This book was researched and written over an extended period of time.  One of my greatest pleasures was in learning new information about these ships from proof-reading my own book, because I ran across information again which I already knew but had slipped out of my memory!  I benefited from the input of a number of colleagues who kindly reviewed sections of text pertinent to their particular expertise before the manuscript was submitted to the publisher.  There were also others who were generous with their time and undertook pre-publication reviews based on the final product.  Some of these reviewers came back to me with specific queries and in many instances I checked and re-checked the source material underpinning a particular statement.  It goes without saying that any errors are the author’s ultimate responsibility.

Each book brings its own challenges.  My own experience is that there will always be something that is missed (hopefully a very small detail such as a comma being used somewhere instead of a full-stop), which can be frustrating given how hard all the individuals have worked to try and eliminate that sort of error.  Way back in 2006, when the first edition of the Majestic book was about to be signed off and sent to the printer, I realised to my horror that the page headers with the book title had ‘HMS’ Majestic rather than ‘RMS’.  It was a last-minute correction that saved a considerable amount of embarrassment!

In this case, one of the illustrations provided by a photo archive was incorrect.  The image (supplied directly to the publisher) showed the first class reading room rather than the first class smoke room. Although the archive reference number I had provided for the image was correct and I had fully intended to use a smoke room image, a well meaning individual at the archive had noticed that the archive catalogue description for that image incorrectly referred to the reading room and they substituted the image for the ‘correct’ one.  This necessitated sourcing the image again – and explaining that the ‘incorrect’ image was the one required!

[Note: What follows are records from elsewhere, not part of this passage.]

### config.mk
export PLATFORM = sky130hd
export DESIGN_NAME = ext_bus_initiator
export DESIGN_NICKNAME = d
export VERILOG_FILES = /design/src/rtl/ext_bus_initiator.sv
export SDC_FILE = /design/constraint.sdc
export NUM_CORES = 1
export LEC_CHECK = 0
export BUFFER_PORTS_ARGS = -buffer_cell sky130_fd_sc_hd__buf_2
export CAP_MARGIN = 20
export CORE_AREA = 8 8 84 86
export CTS_BUF_LIST = sky130_fd_sc_hd__clkbuf_16
export CTS_CLUSTER_SIZE = 10
export DETAILED_ROUTE_END_ITERATION = 10
export DIE_AREA = 0 0 92 94
export PLACE_DENSITY = 0.66
export SLEW_MARGIN = 20
export SYNTH_ARGS = -nofsm -noshare
export SYNTH_HDL_FRONTEND = slang
export SYNTH_SLANG_ARGS = --single-unit
export TNS_END_PERCENT = 20
### constraint.sdc
create_clock -name xclk -period 2 [get_ports xclk]
set_clock_uncertainty 0.05 [all_clocks]
set_input_delay 0.2 -clock xclk [delete_from_list [all_inputs] [get_ports xclk]]
set_output_delay 0.2 -clock xclk [all_outputs]
set_load 0.05 [all_outputs]
### src/rtl/ext_bus_initiator.sv
// Single-access initiator for an async SRAM-style bus (cs/re/we, shared db).
// Every bus pin is a flop, loaded from the next-state so phases start on the edge.
module ext_bus_initiator #(
  parameter int SETUP_CYC     = 1,
  parameter int WR_STROBE_CYC = 3,
  parameter int RD_STROBE_CYC = 3,
  parameter int HOLD_CYC      = 1,
  parameter int TURN_CYC      = 1
) (
  input  logic        xclk,
  input  logic        reset,
  input  logic        req_valid,
  output logic        req_ready,
  input  logic        req_write,
  input  logic [7:0]  req_addr,
  input  logic [15:0] req_wdata,
  output logic        rsp_valid,
  output logic [15:0] rsp_rdata,
  output logic        busy,
  output logic        cs,
  output logic        re,
  output logic        we,
  output logic [7:0]  ab,
  output logic [15:0] db_out,
  output logic        db_oe,
  input  logic [15:0] db_in
);
  localparam logic [3:0] SETUP_L = 4'(SETUP_CYC - 1);
  localparam logic [3:0] WR_L    = 4'(WR_STROBE_CYC - 1);
  localparam logic [3:0] RD_L    = 4'(RD_STROBE_CYC - 1);
  localparam logic [3:0] HOLD_L  = 4'(HOLD_CYC - 1);
  localparam logic [3:0] TURN_L  = 4'(TURN_CYC - 1);

  typedef enum logic [2:0] {IDLE, SETUP, STROBE, HOLD, TURN} state_t;

  state_t     state, nxt;
  logic [3:0] cnt, cnt_nxt;
  logic       wr_q;
  logic       accept, wr_d, in_bus, rd_sample;

  assign req_ready = (state == IDLE) && !reset;
  assign accept    = req_valid && req_ready;
  // the op bit must be visible on the accept edge, before wr_q is loaded
  assign wr_d      = accept ? req_write : wr_q;
  assign in_bus    = (nxt == SETUP) || (nxt == STROBE) || (nxt == HOLD);
  assign rd_sample = (state == STROBE) && (cnt == 4'd0) && !wr_q;

  always_comb begin
    nxt     = state;
    cnt_nxt = (cnt == 4'd0) ? 4'd0 : cnt - 4'd1;
    case (state)
      IDLE:   if (accept) begin nxt = SETUP; cnt_nxt = SETUP_L; end
      SETUP:  if (cnt == 4'd0) begin nxt = STROBE; cnt_nxt = wr_q ? WR_L : RD_L; end
      STROBE: if (cnt == 4'd0) begin nxt = HOLD; cnt_nxt = HOLD_L; end
      HOLD:   if (cnt == 4'd0) begin nxt = TURN; cnt_nxt = TURN_L; end
      TURN:   if (cnt == 4'd0) begin nxt = IDLE; cnt_nxt = 4'd0; end
      default: begin nxt = IDLE; cnt_nxt = 4'd0; end
    endcase
  end

  always_ff @(posedge xclk) begin
    if (reset) begin
      state     <= IDLE;
      cnt       <= 4'd0;
      wr_q      <= 1'b0;
      cs        <= 1'b1;
      re        <= 1'b1;
      we        <= 1'b1;
      ab        <= 8'h00;
      db_out    <= 16'h0000;
      db_oe     <= 1'b0;
      rsp_valid <= 1'b0;
      rsp_rdata <= 16'h0000;
      busy      <= 1'b0;
    end else begin
      state <= nxt;
      cnt   <= cnt_nxt;
      if (accept) begin
        wr_q   <= req_write;
        ab     <= req_addr;
        db_out <= req_wdata;
      end
      cs        <= !in_bus;
      we        <= !((nxt == STROBE) && wr_q);
      re        <= !((nxt == STROBE) && !wr_q);
      db_oe     <= in_bus && wr_d;
      rsp_valid <= (nxt == TURN) && (state != TURN);
      busy      <= (nxt != IDLE);
      if (rd_sample) rsp_rdata <= db_in;
    end
  end
endmodule

==> results.cfg <==
[outcome]
outcome = completed

[clocking]
cts_max_level = 2
path_clk_slew_ns = 0.07
cts.sinks = 54
cts_buffers = 5
clock_latency_ns = 0.29
cts_resized = 0
cts-root-buf = clkbuf_16
holdBufCountCts = 0
cts_max_path_buffers = 2
cts_tree = built
postCtsSetupBuffers = 0

[logic_synthesis]
synthDistinctLibCells = 35
synth_cells = 253
yosysSeqAreaShare_pct = 48.7
syn_nets = 299
yosysWarnings = 0
synth_top_cells_by_area = dfxtp_1, a21oi_1, o21ai_1
ys_ff_latch = 54
netlist_area_mm2 = 0.00222
avgSynthCellArea_um2 = 8.77
synth_area_leader_cell = dfxtp_1
synth_top_area_share_pct = 48.7

[drt]
wl_per_cell_um = 15.0
drtPass1Iterations = 4
drtIter0Drc = 59
vias = 2167
ant_nets = 0
via_per_inst = 5.29
route.detailed.drc = 0
routed_wl_um = 6150

[floorplanning]
dieArea_mm2 = 0.00865
die_h_um = 94
die_w_um = 92
core_mm2 = 0.00575
initial_core_util_pct = 38.6
pin_count = 91
row_count = 28

[power_and_ir_drop]
combPwrFrac_pct = 45.3
seq_power_share_pct = 32.4
power_density_mw_per_mm2 = 1500
power.leakage_nw = 1.22
internal_power_w = 0.00241
p_switching_w = 0.00189
p_clk_share_pct = 22.2
peakVddDrop_v = 0.000618
netSwitchingFraction_pct = 44.0

[placement]
io_buffers = 90
place.gp.congestion = 0.757
dp_slack_ns = 0.305
detailed_place_hpwl_um = 4320
dpl.cell_count = 402

[critical_path]
path_buf_inv = 2
critPathMaxFanout = 13
crit_path_end_kind = primary output
crit_chain = buf_4 > or2_1 > nor3_1 > buf_2
worstPathRequired_ns = 1.75
worstSetupPathType = reg2out
start_kind = register
crit_arrival_ns = 1.55
cp_top_family = buffers and inverters
slowest_stage = dfxtp_1
cpPeakStageDelay_ns = 0.33

[job]
maxCapViolCount = 0

[timing]
setup_ws_ns = 0.204
final-max-slew-violation-count = 0
finalCriticalPeriod_ns = 1.80
fmax_mhz = 557
hold_violations = 0
rsz0062_at_grt = false
finalCritPeriodShare_pct = 89.8
worst_slew_pin_slew_ns = 0.688
timing.setup.tns_ns = 0
setup_viol = 0
slew_headroom_pct = 54.1

[global_routing]
antenna_found_initial = 0
grt_first_pass_wirelength_um = 10100
grt_pass1_vias = 2134
grt_max_degree = 32
track_usage_pct = 14.0
overflow = 0

[cells_and_area]
syn2layout_area_growth_pct = 29.0
instances_no_fill = 410
fin_nets = 380
drive_gt1_share_pct = 34.3
insertedDiodeCount = 0

[min_path]
min_path_type = in2reg
==> synth_stat cells, drive strengths merged <==
cell type,count
nor4b,2
and4bb,1
o221a,1
nor2b,3
or2,1
nand4,17
nor2,8
nand2,4
a21oi,44
o21bai,1
o211a,1
buf,13
nand3,27
xnor2,3
nor4,1
a211oi,1
a2111oi,1
or4b,2
inv,5
clkbuf,12
a22o,1
nor3b,1
and4,1
or3b,1
nor3,3
o21ai,41
ha,2
dfxtp,54
o211ai,1
==> per-stage QoR <==
step           area, µm²  power [W]  utilization, %  hold WS (ns)
3_3_place_gp        2700    0.00336            47.0         0.380
4_1_cts             2860    0.00436            49.8        0.0987
2_1_floorplan       2220    0.00295               -         0.280
3_5_place_dp        2700    0.00338            47.0         0.390
6_report            2860    0.00431            49.8         0.102
5_1_grt             2860    0.00458            49.8        0.0965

Formatting rules can create complexity. Should a particular word be in italics or not? It’s often the case that foreign language terms (such as the name of a dish on a French menu) will be italicised. However, each publisher will have their own ‘house’ style guide to ensure consistency between all of their titles.  Some terms which are now in widespread use in English language publications are no longer appropriate for italics but should be formatted in roman.  Changing the formatting from the original manuscript to the text in the book design template can introduce inconsistencies if one term is changed but another is missed.  Therefore, it’s essential during the proofreading stage to make sure that all terms are formatted the same way.  In the case of original source quotations where I have emphasised a particular point in italics, it is always necessary to make sure that a notation has been included to explain it is the author’s emphasis (rather than the original source document) and that the italics made it through to the final book.

Ship names represent a particular problem.  By convention, they are always in italics but the formatting can be lost when the original manuscript is being transferred into the book design template.  The most obvious ones are easy to spot but reviewing the entire text to make sure any ship names have not been missed is always a challenge – and there is always one which will be missed.

Indexing presents its own challenge.  Indexing the content of the book can only be done very late in the process, because the layout needs to be 99 percent complete.  We need to have confidence that any page numbers will not be changing after the material has been indexed.  The process is laborious, but essential to help readers locate the material they want and to do justice to the sheer quantity of information in the book.  A whole series of decisions need to be taken.  Firstly, a judgement call on which subjects should be indexed.  Titanic is an obvious example of a subject which should be included, but such a large entry necessitates numerous sub entries beneath the main topic.  My approach was to cover the basic generalities first, then focus on areas where the book presents particularly important or new research and information.  Then there are other issues to consider – should a person’s title be used, or just their surname and first name?  What should be done in those instances where someone’s title changed?  For example, William James Pirrie only became a Lord in 1906.  He appears in the book decades before he had the title.  Then there are ship’s officers.  If an officer was promoted and appears in the text in both their junior and senior roles, which should be used?  Arguably, their most senior role, but it does create its own complications.  To keep things simple, I ended up using the simple surname, first name and/or initials for people’s index entries.  All of this minutiae might not be apparent to someone who picks up the book and skims the index for topics.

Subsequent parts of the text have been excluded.